Porém, o filme traz mais assuntos e provocações à mesa do debate. 

E, assim como aconteceu com outro dos grandes filmes de 2021 ("A Filha Perdida"), aqui, não há julgamentos de sua protagonista, a Julie. Sim, ela faz coisas erradas, e paga o seu preço. Como em algum momento da vida, todos nós. É esse o nível se sinceridade e humanidade presente no longa. 




É muito significativo que Julie, por exemplo, esteja na casa dos seus 30 anos. Afinal, esse é um período da vida em que muitos têm incertezas (até mesmo aqueles que possuem uma vida mais estruturada e equilibrada).
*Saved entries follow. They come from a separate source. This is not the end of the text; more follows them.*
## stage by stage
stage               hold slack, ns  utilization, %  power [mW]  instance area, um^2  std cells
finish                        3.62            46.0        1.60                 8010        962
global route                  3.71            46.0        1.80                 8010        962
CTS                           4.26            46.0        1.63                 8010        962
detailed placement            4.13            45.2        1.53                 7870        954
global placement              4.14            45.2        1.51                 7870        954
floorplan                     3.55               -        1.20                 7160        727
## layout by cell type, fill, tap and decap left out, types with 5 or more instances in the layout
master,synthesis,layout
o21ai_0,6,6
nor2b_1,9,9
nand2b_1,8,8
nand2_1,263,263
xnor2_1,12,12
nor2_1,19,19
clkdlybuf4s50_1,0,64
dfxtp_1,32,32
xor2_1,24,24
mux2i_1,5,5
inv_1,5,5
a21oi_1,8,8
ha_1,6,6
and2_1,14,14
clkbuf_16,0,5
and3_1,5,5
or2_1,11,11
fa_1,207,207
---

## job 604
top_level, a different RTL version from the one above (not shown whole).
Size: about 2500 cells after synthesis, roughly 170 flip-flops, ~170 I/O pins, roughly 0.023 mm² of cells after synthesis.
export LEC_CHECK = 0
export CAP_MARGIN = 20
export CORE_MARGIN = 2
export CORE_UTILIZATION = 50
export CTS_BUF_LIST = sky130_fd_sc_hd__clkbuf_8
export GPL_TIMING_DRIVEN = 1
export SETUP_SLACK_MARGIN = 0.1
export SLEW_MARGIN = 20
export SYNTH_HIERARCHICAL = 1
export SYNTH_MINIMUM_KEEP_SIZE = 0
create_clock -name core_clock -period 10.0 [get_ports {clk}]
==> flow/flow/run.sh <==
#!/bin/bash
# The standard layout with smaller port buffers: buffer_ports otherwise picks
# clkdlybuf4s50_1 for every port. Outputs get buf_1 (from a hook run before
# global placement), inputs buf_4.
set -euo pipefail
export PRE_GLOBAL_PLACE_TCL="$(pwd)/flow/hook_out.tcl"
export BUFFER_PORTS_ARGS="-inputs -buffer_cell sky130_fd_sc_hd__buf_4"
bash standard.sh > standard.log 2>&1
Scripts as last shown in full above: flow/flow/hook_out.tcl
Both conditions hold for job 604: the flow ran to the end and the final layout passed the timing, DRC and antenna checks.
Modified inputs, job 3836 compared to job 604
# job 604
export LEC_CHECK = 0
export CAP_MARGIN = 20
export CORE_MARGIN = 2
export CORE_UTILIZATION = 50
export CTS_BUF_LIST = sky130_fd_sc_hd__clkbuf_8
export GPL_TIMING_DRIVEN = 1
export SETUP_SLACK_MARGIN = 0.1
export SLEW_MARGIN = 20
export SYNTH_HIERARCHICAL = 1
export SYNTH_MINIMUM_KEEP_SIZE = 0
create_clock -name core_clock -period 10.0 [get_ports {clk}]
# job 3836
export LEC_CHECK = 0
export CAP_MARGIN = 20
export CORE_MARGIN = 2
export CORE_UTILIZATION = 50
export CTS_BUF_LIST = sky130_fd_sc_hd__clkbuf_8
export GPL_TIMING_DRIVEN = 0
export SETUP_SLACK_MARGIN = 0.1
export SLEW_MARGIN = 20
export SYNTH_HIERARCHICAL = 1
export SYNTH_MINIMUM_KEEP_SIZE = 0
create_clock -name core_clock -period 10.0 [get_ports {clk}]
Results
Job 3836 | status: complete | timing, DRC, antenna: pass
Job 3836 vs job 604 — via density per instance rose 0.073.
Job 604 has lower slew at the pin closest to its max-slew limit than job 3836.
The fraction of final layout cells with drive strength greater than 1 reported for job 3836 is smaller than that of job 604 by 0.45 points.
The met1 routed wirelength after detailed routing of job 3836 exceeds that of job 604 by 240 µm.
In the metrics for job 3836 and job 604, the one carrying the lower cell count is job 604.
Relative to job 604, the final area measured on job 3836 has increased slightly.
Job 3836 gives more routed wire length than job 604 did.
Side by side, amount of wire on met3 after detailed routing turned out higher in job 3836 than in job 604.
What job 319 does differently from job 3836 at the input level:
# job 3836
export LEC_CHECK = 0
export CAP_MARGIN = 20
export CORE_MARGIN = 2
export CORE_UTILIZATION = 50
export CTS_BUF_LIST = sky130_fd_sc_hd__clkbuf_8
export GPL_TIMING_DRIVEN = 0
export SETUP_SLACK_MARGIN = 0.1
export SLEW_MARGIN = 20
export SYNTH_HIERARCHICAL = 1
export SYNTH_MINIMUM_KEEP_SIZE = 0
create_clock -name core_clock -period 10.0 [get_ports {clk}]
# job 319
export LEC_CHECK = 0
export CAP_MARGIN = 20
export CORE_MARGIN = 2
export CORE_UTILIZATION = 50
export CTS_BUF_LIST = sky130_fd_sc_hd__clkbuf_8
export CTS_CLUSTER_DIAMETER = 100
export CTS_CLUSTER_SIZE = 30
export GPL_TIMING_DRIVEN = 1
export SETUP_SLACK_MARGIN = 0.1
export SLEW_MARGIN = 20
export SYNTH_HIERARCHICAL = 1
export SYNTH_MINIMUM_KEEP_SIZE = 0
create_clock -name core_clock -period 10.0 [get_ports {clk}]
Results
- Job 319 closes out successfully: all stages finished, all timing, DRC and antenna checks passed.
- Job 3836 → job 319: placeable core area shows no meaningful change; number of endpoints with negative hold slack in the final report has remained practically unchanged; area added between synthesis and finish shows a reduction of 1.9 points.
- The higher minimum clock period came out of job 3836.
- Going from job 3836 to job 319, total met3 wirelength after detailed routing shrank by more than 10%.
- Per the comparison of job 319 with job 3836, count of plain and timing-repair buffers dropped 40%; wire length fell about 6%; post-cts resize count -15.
What follows belongs to an exercise in optimizing a design on an open flow for a short achievable clock period and few clock cycles; a production flow would make more cautious choices.
In this exercise RTL edits were held to simulation tests only and were not proved equivalent to the original.
Power is estimated from default activity; no workload was simulated.

==> flow/design.v (outline; a module is shown in full before it is edited, if it fits) <==
// module microprocessor: 408 lines
// module mul16_csa: 1356 lines
module microprocessor(
  input             clk,
  input             sys_rst,
  input      [15:0] din,
  output     [15:0] dout,
  output     [15:0] imem_addr,
  input      [31:0] imem_data,
  output     [15:0] dmem_addr,
  output            dmem_we,
  input      [15:0] dmem_rdata,
  output            halted
);
  // ...
==> flow/flow/run.sh <==
#!/bin/bash
# The standard flow (standard.sh: ORFS with the standard flow's config.mk and SDC,
# unchanged), asking the timing repair steps for extra setup slack so that
# they keep shortening paths well below the 30 ns clock. The clock, the
# constraints and the synthesis are the standard ones.
set -o pipefail
bash standard.sh SETUP_SLACK_MARGIN=23 TNS_END_PERCENT=100 finish > standard.log 2>&1
==> flow/standard.sh <==
#!/bin/bash
# synth_recipe.tcl (not shown) runs the flow's synth.tcl, then flattens the netlist and writes it again
# the make line also repeats each setting of config.mk as NAME=value (left out here)
make -C /OpenROAD-flow-scripts/flow DESIGN_CONFIG=/design/flow/config.mk WORK_HOME=/design/flow/orfs CLKGATE_MAP_FILE= SYNTH_SCRIPT=/design/flow/synth_recipe.tcl "${@:-finish}"
==> flow/config.mk <==
export PLATFORM = sky130hd
export DESIGN_NAME = microprocessor
export DESIGN_NICKNAME = microprocessor
export VERILOG_FILES = /design/flow/design.v
export SDC_FILE = /design/flow/constraint.sdc
export NUM_CORES = 4
export LEC_CHECK = 0
export CAP_MARGIN = 20
export CORE_MARGIN = 2
export CORE_UTILIZATION = 30
export SLEW_MARGIN = 20
==> flow/constraint.sdc <==
create_clock -name core_clock -period 30.0 [get_ports {clk}]
set_input_delay 6.0000 -clock core_clock [delete_from_list [all_inputs] [get_ports {clk}]]
set_output_delay 6.0000 -clock core_clock [all_outputs]
set_load 0.01 [all_outputs]
==> flow_summary.json, run 1 <==
{
  "synthMuxAreaShare_pct": 2.22,
  "slew_viol_final": 0,
  "synthSimpleGateAreaFrac_pct": 15.4,
  "clk-power_mw": 1.86,
  "nets": 9441,
  "multi_input_area_mm2": 0.0435,
  "busiest_layer": "met2",
  "worstPathArrival_ns": 8.30,
  "cts.sinks": 1126,
  "top_power_group": "combinational logic",
  "skew_ns": 0.110,
  "area_delta_synth_final_pct": 19.0,
  "p_seq_mw": 1.88,
  "synth-seq-area-share_pct": 41.5,
  "synth_cell_types": 102,
  "buffer_area_share_pct": 7.48,
  "multi_input_comb_cells": 6478,
  "start_kind": "primary input",
  "crit_end": "PC[2]",
  "met3WireLength_um": 94500,
  "nClkBuffers": 184,
  "cpMaxStageDelayCell": "o221ai_4",
  "use_met1_pct": 53.8,
  "synth_top_area_share_pct": 40.0,
  "htree_num_levels": 4,
  "syn_nets": 9337,
  "nFlopsAndLatches": 1126,
  "yosys-top-cells-count": "1065 x edfxtp_1, 1033 x nand2_1, 926 x nor2_1",
  "r2r_cells": 25,
  "ioPinCount": 116,
  "final_common_cell": "edfxtp_1",
  "fin_total_pwr_mw": 5.64,
  "rows": 189,
  "status": "timing/DRC/antenna clean",
  "period_share_pct": 25.0,
  "regMostFlops": "GPR",
  "preCtsSetupSlack_ns": 20.48,
  "hold_buffers": 0,
  "critPathBufInv": 3,
  "holdPathStages": 2,
  "sh_seq_area_pct": 34.9,
  "pwr-share-comb_pct": 33.6
}
Testbench counts, summed over its fixed seeds: cycles 42,245.
What follows belongs to an exercise in optimizing a design on an open flow for small area and a short achievable clock period; a production flow would make more cautious choices. The RTL was checked by simulation tests, not by an equivalence proof against the original design. Power is estimated from default activity; no workload was simulated.

--- design/flow/config.mk ---
export PLATFORM = sky130hd
export DESIGN_NAME = main
export DESIGN_NICKNAME = main
export VERILOG_FILES = /design/flow/design.v
export SDC_FILE = /design/flow/constraint.sdc
export NUM_CORES = 4
export LEC_CHECK = 0
export CAP_MARGIN = 20
export CORE_MARGIN = 2
export CORE_UTILIZATION = 40
export CTS_CLUSTER_DIAMETER = 60
export CTS_CLUSTER_SIZE = 24
export PLACE_DENSITY = 0.75
export SLEW_MARGIN = 50
--- design/flow/constraint.sdc ---
create_clock -name core_clock -period 52.0 [get_ports {clk}]
set_input_delay 10.4000 -clock core_clock [delete_from_list [all_inputs] [get_ports {clk}]]
set_output_delay 10.4000 -clock core_clock [all_outputs]
set_load 0.01 [all_outputs]
Source: an optimization exercise on an open RTL-to-GDS flow (aim: small area, a short achievable clock period and few clock cycles). Production flows keep margins and buffers that such runs may drop.
In this exercise RTL edits were held to simulation tests only and were not proved equivalent to the original.
Power is estimated from default activity; no workload was simulated.

==> flow/design.v (outline; a module is shown in full before it is edited, if it fits) <==
// module booth: 2600 lines
// module booth_mul: 19 lines
module booth_mul (
    input             CLK ,
    input             RSTn ,
    input      [23:0] m1 ,
    input      [23:0] m2 ,
    input             BREQ ,
    output     [47:0] res ,
    output            BACK
);
  // ...
==> flow/run.sh <==
#!/bin/bash
# synth_recipe.tcl (not shown) runs the flow's synth.tcl, then flattens the netlist and writes it again
# the make line also repeats each setting of config.mk as NAME=value (left out here)
make -C /OpenROAD-flow-scripts/flow DESIGN_CONFIG=/design/flow/config.mk WORK_HOME=/design/flow/orfs CLKGATE_MAP_FILE= SYNTH_SCRIPT=/design/flow/synth_recipe.tcl finish
==> flow/config.mk <==
export PLATFORM = sky130hd
export DESIGN_NAME = booth_mul
export DESIGN_NICKNAME = booth_mul
export VERILOG_FILES = /design/flow/design.v
export SDC_FILE = /design/flow/constraint.sdc
export NUM_CORES = 4
export LEC_CHECK = 0
export ABC_AREA = 1
export CAP_MARGIN = 20
export CORE_MARGIN = 2
export CORE_UTILIZATION = 55
export SETUP_SLACK_MARGIN = 1.5
export SLEW_MARGIN = 20
==> flow/constraint.sdc <==
create_clock -name core_clock -period 6.0 [get_ports {CLK}]
set_input_delay 1.2000 -clock core_clock [delete_from_list [all_inputs] [get_ports {CLK}]]
set_output_delay 1.2000 -clock core_clock [all_outputs]
set_load 0.01 [all_outputs]
==> impl_metrics.ini, run 1 <==
[drt]
drt_iter0_drc = 1346
wirelength_met1_um = 20400
wl_met2_um = 20650
first_pass_iters = 5
drc = 0

[final_layout]
mostFrequentLayoutCell = inv_1
flops_and_latches = 104
seq_area_share_pct = 11.54
most-common-layout-cells = inv_1 (320), xor2_1 (309), o22ai_1 (275)
inverters_excl_clock = 343
final-seq-area_um2 = 2082

[clocking]
clockBufferDepth = 2
cts-hold-fix-buffers = 0

[setup_path]
path_depth = 10
cp_max_fo = 21
slowest_delay_ns = 0.65
worstPathRequired_ns = 6.24
critical_path_class = input pin to flip-flop
crit_end = u_booth.q_s735

[status]
outcome = timing/DRC/antenna clean

[synthesis]
ys_warn_count = 1
syn_area_per_cell_um2 = 8.542
synthTopCellsByCount = inv_1 (328), xor2_1 (309), o22ai_1 (275)
yosys_register_bits = 104
synth-seq-area-share_pct = 13.01

[global_routing]
met3_usage_pct = 5.862
grt_pass1_wl_um = 72920
grt_pass1_vias = 13190
grt_overflow = 0

[worst_hold_path]
hold_path_depth = 3

[die]
dieArea_um2 = 30470

[timing]
finalWorstSetupSlack_ns = 1.524
fmax_mhz = 223.4
rsz0062_at_grt = true
relSlewSlack_pct = 39.90

[power_and_ir_drop]
p_leak_nw = 8.705
p_sw_share_pct = 48.17
finalPower_mw = 11.56
powerComb_mw = 9.65

[placed_design]
place_ws_ns = 0.7445
io_buffers = 99
place_inst = 2255
Testbench counts, summed over its fixed seeds: cycles 32,000.
==> inputs of run 2 (changes only) <==
==> flow/flow/run.sh (new file) <==
#!/bin/bash
# The standard layout (standard.sh, which runs ORFS with the standard flow's settings), with one
# change: the ports get plain buffers (buf_2, which the resizer may size up) instead
# of the delay cells buffer_ports picks on its own.
set -euo pipefail
bash standard.sh 'BUFFER_PORTS_ARGS=-buffer_cell sky130_fd_sc_hd__buf_2' finish > standard_make.log 2>&1
==> flow/standard.sh (new file) <==
#!/bin/bash
# synth_recipe.tcl (not shown) runs the flow's synth.tcl, then flattens the netlist and writes it again
# the make line also repeats each setting of config.mk as NAME=value (left out here)
make -C /OpenROAD-flow-scripts/flow DESIGN_CONFIG=/design/flow/config.mk WORK_HOME=/design/flow/orfs CLKGATE_MAP_FILE= SYNTH_SCRIPT=/design/flow/synth_recipe.tcl "${@:-finish}"
removed: flow/run.sh
==> run 2 against run 1 <==
  * Synthesized cell count did not move
  * Cell count shrank 1.5%
  * Die area did not move
  * Largest cell class unchanged
  * Highest routed layer unchanged
==> impl_metrics.ini, run 2 <==
[drt]
ant_nets = 0
num_vias = 13160
drt_iter0_drc = 1444
wl_per_cell_um = 20.66
wl_um = 46910
drc = 0
routed_via_density = 5.796
first_pass_iters = 6

[status]
outcome = timing/DRC/antenna clean

[final_layout]
antennaDiodeCount = 0
multi_input_area_um2 = 11770
nFillCells = 2709
final-seq-area_um2 = 2082
layout.nets = 2244
most-common-layout-cells = inv_1 (328), xor2_1 (309), o22ai_1 (275)
area_growth_pct = 6.053
mostFrequentLayoutCell = inv_1
drive_gt1_share_pct = 12.77

[synthesis]
synth_ff_type = dfxtp_1
syn-cell-area_um2 = 16000
synth_cells = 1873
syn_area_per_cell_um2 = 8.542
synth_edf_count = 0
yosysTopAreaCellShare_pct = 28.65
syn_nets = 2235
synth_top_area_cell = fa_1
yosysMostFrequentCell = inv_1
synthArstFlopShare_pct = 0
synth-seq-area-share_pct = 13.01
synth.top_cells.by_area = fa_1 (29%), xor2_1 (17%), dfxtp_1 (13%)
ys_warn_count = 1
synthTopCellsByCount = inv_1 (328), xor2_1 (309), o22ai_1 (275)
synth.distinct_cells = 38
yosys_register_bits = 104

[setup_path]
endpoint_kind = flip-flop
slowest_stage = fa_1
cp_max_fo = 23
slowest_delay_ns = 0.53
worstPathRequired_ns = 6.22
critPathArrivalTime_ns = 4.64
critPathTopFamily = adder cells
path_depth = 12
critPathMostFrequentCell = fa_1
crit_chain = buf_2, inv_1, buf_4, o21ai_1, buf_6, o22ai_1, xor2_1, fa_1, fa_1, fa_1, inv_1, fa_1
crit_path_start = m2[9]
path_buf_inv = 5
crit_path_start_kind = input pin
crit_end = u_booth.q_c736
critical_path_class = input pin to flip-flop

[die]
fp.dieH_um = 174.6
core_area_um2 = 28700
start_util_pct = 55.74
dieArea_um2 = 30470
num_io_pins = 100
rows = 62
die_w_um = 174.6

[timing]
relSlewSlack_pct = 30.15
rsz0062_at_grt = true
worst_pin_slew_ns = 1.047
setup_viol = 0
drv_slew = 0
post-route-min-period_ns = 4.426
finalHoldViolCount = 0
totalNegativeSetupSlack_ns = 0
fmax_mhz = 225.9
period_share_pct = 73.76

[worst_hold_path]
min_path_type = input pin to flip-flop

[power_and_ir_drop]
finalPower_mw = 10.11
p_per_area_nw_per_um2 = 595.8
p_leak_nw = 8.441
ir_worst_vdd_uv = 803.9

[clocking]
cts_tree = yes
cts_made_buffers = 9
ctsHtreeMaxLevel = 3
clk_pin_slew_ns = 0.08
clkSinkCount = 104
root_buffer = clkbuf_16
cts-hold-fix-buffers = 0
clockBufferDepth = 2

[placed_design]
dp_hpwl_um = 34930
io_buffers = 99
gp_congestion = 0.9315

[global_routing]
antenna_found_initial = 0
grt_pass1_wl_um = 74000
globalRouteTotalUtil_pct = 31.25
grt_overflow = 0
grt_max_degree = 25
grt_pass1_vias = 13350

[flow_run]
maxCapViolCount = 0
Seu relacionamento com Aksel (14 anos mais velho do que ela), inevitavelmente, entre em conflito, mesmo que haja carinho e afeto entre ambos na maioria das vezes. 

Mas, algo inquieta Julie, seja sua futura profissão, da qual ainda não escolheu plenamente (ela vivia trocando de cursos na faculdade), seja a imposição (explícita ou implícita) no seu círculo social em ter filhos e "formar uma família". Há incompatibilidade e conflito em todos os lugares que ela vá, o que, inevitavelmente, a faz se sentir "a pior pessoa do mundo" em alguns momentos. 

É um sentimento de inadequação constante que a persegue. 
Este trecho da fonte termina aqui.